Text Processing on Linux: Time to Stop Manual Work
Opening a 5GB log file with vim just to find a single error line? Or manually updating IPs in 50 configuration files? If you’re still doing that, you’re wasting your time. When I first started, I once spent an entire afternoon manually editing configs. Meanwhile, a senior engineer took only 3 seconds with a single sed command.
In the Linux world, sed and awk are an inseparable duo. sed (Stream Editor) excels at find-and-replace tasks. Conversely, awk is incredibly efficient at extracting column-based data and generating reports. Mastering this pair gives you complete control over server data.
Try It Now: Instant Results in 5 Minutes
Let’s put aside the dry theory. Try these two common tasks below to see the difference.
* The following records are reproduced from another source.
## src/rtl/fcmp_pkg.sv

```systemverilog
package fcmp_pkg;
  localparam int EXP_W  = 8;
  localparam int FRAC_W = 23;
  localparam int WORD_W = 1 + EXP_W + FRAC_W;
  localparam int MAG_W  = WORD_W - 1;

  typedef enum logic [2:0] {
    OP_UN  = 3'd0,
    OP_LT  = 3'd1,
    OP_EQ  = 3'd2,
    OP_LE  = 3'd3,
    OP_GT  = 3'd4,
    OP_NE  = 3'd5,
    OP_GE  = 3'd6,
    OP_RSV = 3'd7
  } cmp_op_e;

  typedef struct packed {
    logic             is_nan;
    logic             is_snan;
    logic             is_zero;
    logic             sign;
    logic [MAG_W-1:0] mag;
  } opnd_class_t;
endpackage

```

## src/rtl/fcmp_classify.sv

```systemverilog
module fcmp_classify
  import fcmp_pkg::*;
(
  input  logic [WORD_W-1:0] word_i,
  output opnd_class_t       cls_o
);
  localparam int QBIT = FRAC_W - 1;

  logic exp_ones, frac_nz;

  always_comb begin
    exp_ones      = &word_i[WORD_W-2 -: EXP_W];
    frac_nz       = |word_i[FRAC_W-1:0];
    cls_o.is_nan  = exp_ones & frac_nz;
    cls_o.is_snan = exp_ones & frac_nz & ~word_i[QBIT];
    cls_o.is_zero = ~|word_i[MAG_W-1:0];
    cls_o.sign    = word_i[WORD_W-1];
    cls_o.mag     = word_i[MAG_W-1:0];
  end
endmodule

```

## src/rtl/fcmp_predicate.sv

```systemverilog
module fcmp_predicate
  import fcmp_pkg::*;
(
  input  cmp_op_e     op_i,
  input  opnd_class_t a_i,
  input  opnd_class_t b_i,
  output logic        pred_o,
  output logic        inv_o
);
  logic any_nan, any_snan, both_zero;
  logic mag_lt_ab, mag_lt_ba, mag_eq;
  logic lt_ab, lt_ba, eq_ab;

  always_comb begin
    any_nan   = a_i.is_nan | b_i.is_nan;
    any_snan  = a_i.is_snan | b_i.is_snan;
    both_zero = a_i.is_zero & b_i.is_zero;
    mag_lt_ab = a_i.mag < b_i.mag;
    mag_lt_ba = b_i.mag < a_i.mag;
    mag_eq    = a_i.mag == b_i.mag;

    // sign-magnitude ordering; zeros of either sign tie
    if (any_nan || both_zero) begin
      lt_ab = 1'b0;
      lt_ba = 1'b0;
    end else if (a_i.sign != b_i.sign) begin
      lt_ab = a_i.sign;
      lt_ba = b_i.sign;
    end else if (!a_i.sign) begin
      lt_ab = mag_lt_ab;
      lt_ba = mag_lt_ba;
    end else begin
      lt_ab = mag_lt_ba;
      lt_ba = mag_lt_ab;
    end
    eq_ab = ~any_nan & (both_zero | ((a_i.sign == b_i.sign) & mag_eq));

    pred_o = 1'b0;
    inv_o  = 1'b0;
    unique case (op_i)
      OP_UN: begin pred_o = any_nan;         inv_o = any_snan; end
      OP_LT: begin pred_o = lt_ba;           inv_o = any_nan;  end
      OP_EQ: begin pred_o = eq_ab;           inv_o = any_snan; end
      OP_LE: begin pred_o = lt_ab | eq_ab;   inv_o = any_nan;  end
      OP_GT: begin pred_o = lt_ab;           inv_o = any_nan;  end
      OP_NE: begin pred_o = ~eq_ab;          inv_o = any_snan; end
      OP_GE: begin pred_o = ~lt_ab;          inv_o = any_nan;  end
      OP_RSV: begin pred_o = 1'b0;           inv_o = 1'b0;     end
      default: begin pred_o = 1'b0;          inv_o = 1'b0;     end
    endcase
  end
endmodule

```

## src/rtl/fcmp_status.sv

```systemverilog
module fcmp_status #(
  parameter int          CAUSE_W   = 5,
  parameter logic [CAUSE_W-1:0] FPU_CAUSE = CAUSE_W'(6)
) (
  input  logic               clk_i,
  input  logic               rst_ni,
  input  logic               fire_i,
  input  logic               inv_i,
  input  logic               exc_cap_i,
  input  logic               exc_en_i,
  output logic               inv_flag_o,
  output logic               exc_req_o,
  output logic [CAUSE_W-1:0] exc_cause_o
);
  logic raise;

  assign raise = fire_i & inv_i;

  always_ff @(posedge clk_i or negedge rst_ni) begin
    if (!rst_ni) begin
      inv_flag_o  <= 1'b0;
      exc_req_o   <= 1'b0;
      exc_cause_o <= '0;
    end else begin
      if (raise) inv_flag_o <= 1'b1;
      exc_req_o <= raise & exc_cap_i & exc_en_i;
      if (raise && exc_cap_i && exc_en_i) exc_cause_o <= FPU_CAUSE;
    end
  end
endmodule

```

## src/rtl/fcmp_unit.sv

```systemverilog
module fcmp_unit
  import fcmp_pkg::*;
#(
  parameter int                 RES_W     = 32,
  parameter int                 CAUSE_W   = 5,
  parameter logic [CAUSE_W-1:0] FPU_CAUSE = CAUSE_W'(6)
) (
  input  logic               clk_i,
  input  logic               rst_ni,
  input  logic               valid_i,
  input  logic [2:0]         op_i,
  input  logic [WORD_W-1:0]  a_i,
  input  logic [WORD_W-1:0]  b_i,
  input  logic               exc_cap_i,
  input  logic               exc_en_i,
  output logic [RES_W-1:0]   result_o,
  output logic               result_valid_o,
  output logic               inv_flag_o,
  output logic               exc_req_o,
  output logic [CAUSE_W-1:0] exc_cause_o
);
  localparam int N_OPND = 2;

  logic [N_OPND-1:0][WORD_W-1:0] opnd_w;
  opnd_class_t                   opnd_c [N_OPND];
  logic                          pred, inv;

  assign opnd_w[0] = a_i;
  assign opnd_w[1] = b_i;

  for (genvar g = 0; g < N_OPND; g++) begin : g_cls
    fcmp_classify u_cls (
      .word_i (opnd_w[g]),
      .cls_o  (opnd_c[g])
    );
  end

  fcmp_predicate u_pred (
    .op_i   (cmp_op_e'(op_i)),
    .a_i    (opnd_c[0]),
    .b_i    (opnd_c[1]),
    .pred_o (pred),
    .inv_o  (inv)
  );

  always_ff @(posedge clk_i or negedge rst_ni) begin
    if (!rst_ni) begin
      result_o       <= '0;
      result_valid_o <= 1'b0;
    end else begin
      result_valid_o <= valid_i;
      if (valid_i) result_o <= {{(RES_W-1){1'b0}}, pred};
    end
  end

  fcmp_status #(
    .CAUSE_W   (CAUSE_W),
    .FPU_CAUSE (FPU_CAUSE)
  ) u_status (
    .clk_i       (clk_i),
    .rst_ni      (rst_ni),
    .fire_i      (valid_i),
    .inv_i       (inv),
    .exc_cap_i   (exc_cap_i),
    .exc_en_i    (exc_en_i),
    .inv_flag_o  (inv_flag_o),
    .exc_req_o   (exc_req_o),
    .exc_cause_o (exc_cause_o)
  );
endmodule

```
1. Batch Editing File Content with sed
Suppose you need to change localhost to 127.0.0.1 in a config.txt file:
sed 's/localhost/127.0.0.1/g' config.txt
This command only prints the result to the screen for verification. To overwrite the file directly, add the -i flag:
sed -i 's/localhost/127.0.0.1/g' config.txt
2. Extracting Column Data with awk
Get a list of usernames from the /etc/passwd file (fields are delimited by :):
awk -F: '{print $1}' /etc/passwd
Very clean. Now, let’s dive deeper into practical applications for each tool.
Using sed to Edit Files Without Opening an Editor
sed works by reading line by line, applying rules, and outputting the result. The classic syntax is s/search/replace/flag.
Practical sed Tips
- Cleanup log files: Instantly delete blank lines for better visibility.
sed -i '/^$/d' system.log - Fix config file errors: Delete content from lines 10 to 20 if the configuration is incorrect.
sed '10,20d' server.conf - Add new configurations: Insert
ServerAliasimmediately after the line containingServerName.sed '/ServerName/a \ ServerAlias www.myapp.com' vhost.conf
Important Note: Never overuse sed -i when you’re unsure. A small typo in your Regex can wreck your entire Nginx configuration file. Always perform a dry run without -i first. Or for extra safety, use sed -i.bak to automatically create a backup file.
Using awk to Analyze Data Like a Pro
If sed is a text editor, then awk is a data analyst. It treats each line as a record and each word as a data field.
Essential awk Variables
$1, $2...: Column 1, Column 2…$NF: The last column (very useful when the number of columns is unknown).NR: The current line number.
Advanced Example: Resource Monitoring
Find processes consuming more than 10% RAM:
ps aux | awk '$4 > 10.0 {print $1, $11, $4}'
This command filters the process list, printing only the User, Process name, and %RAM for those exceeding the limit.
Calculate the total size of logs in a directory:
ls -l | awk '{sum+=$5} END {print "Total:", sum/1024/1024, "MB"}'
awk supports mathematical calculations and loops. It is essentially a mini-programming language right on your terminal.
Collaboration Trick: When awk and sed Join Forces
The real power emerges when you combine them via pipes (|). A real-world scenario: Find the top 10 IP addresses accessing your server from an Nginx log file and reformat them.
awk '{print $1}' access.log | sort | uniq -c | sort -nr | head -n 10
Once you have this IP list, you can use sed to wrap them into iptables block commands. Everything happens automatically.
Pro-tips for Cleaner Commands
1. Changing Delimiters in sed
When editing file paths, the forward slash / often gets messy because of the required \/ escape. Replace it with | or : for better readability:
# Hard to read: sed 's/\/var\/www\/html/\/data\/www/g'
# Easy to read: sed 's|/var/www/html|/data/www|g'
2. Quickly Getting the Last Column
No need to count columns; $NF will always return the last value of the line. This is extremely useful when processing log files with inconsistent line lengths.
Final Thoughts
Mastering awk and sed won’t make you an expert overnight. However, it will make your work more efficient and accurate. Instead of struggling manually, spend a few minutes writing a command. Once you’re comfortable, you’ll see the terminal as an incredibly powerful tool. Good luck implementing this in your systems!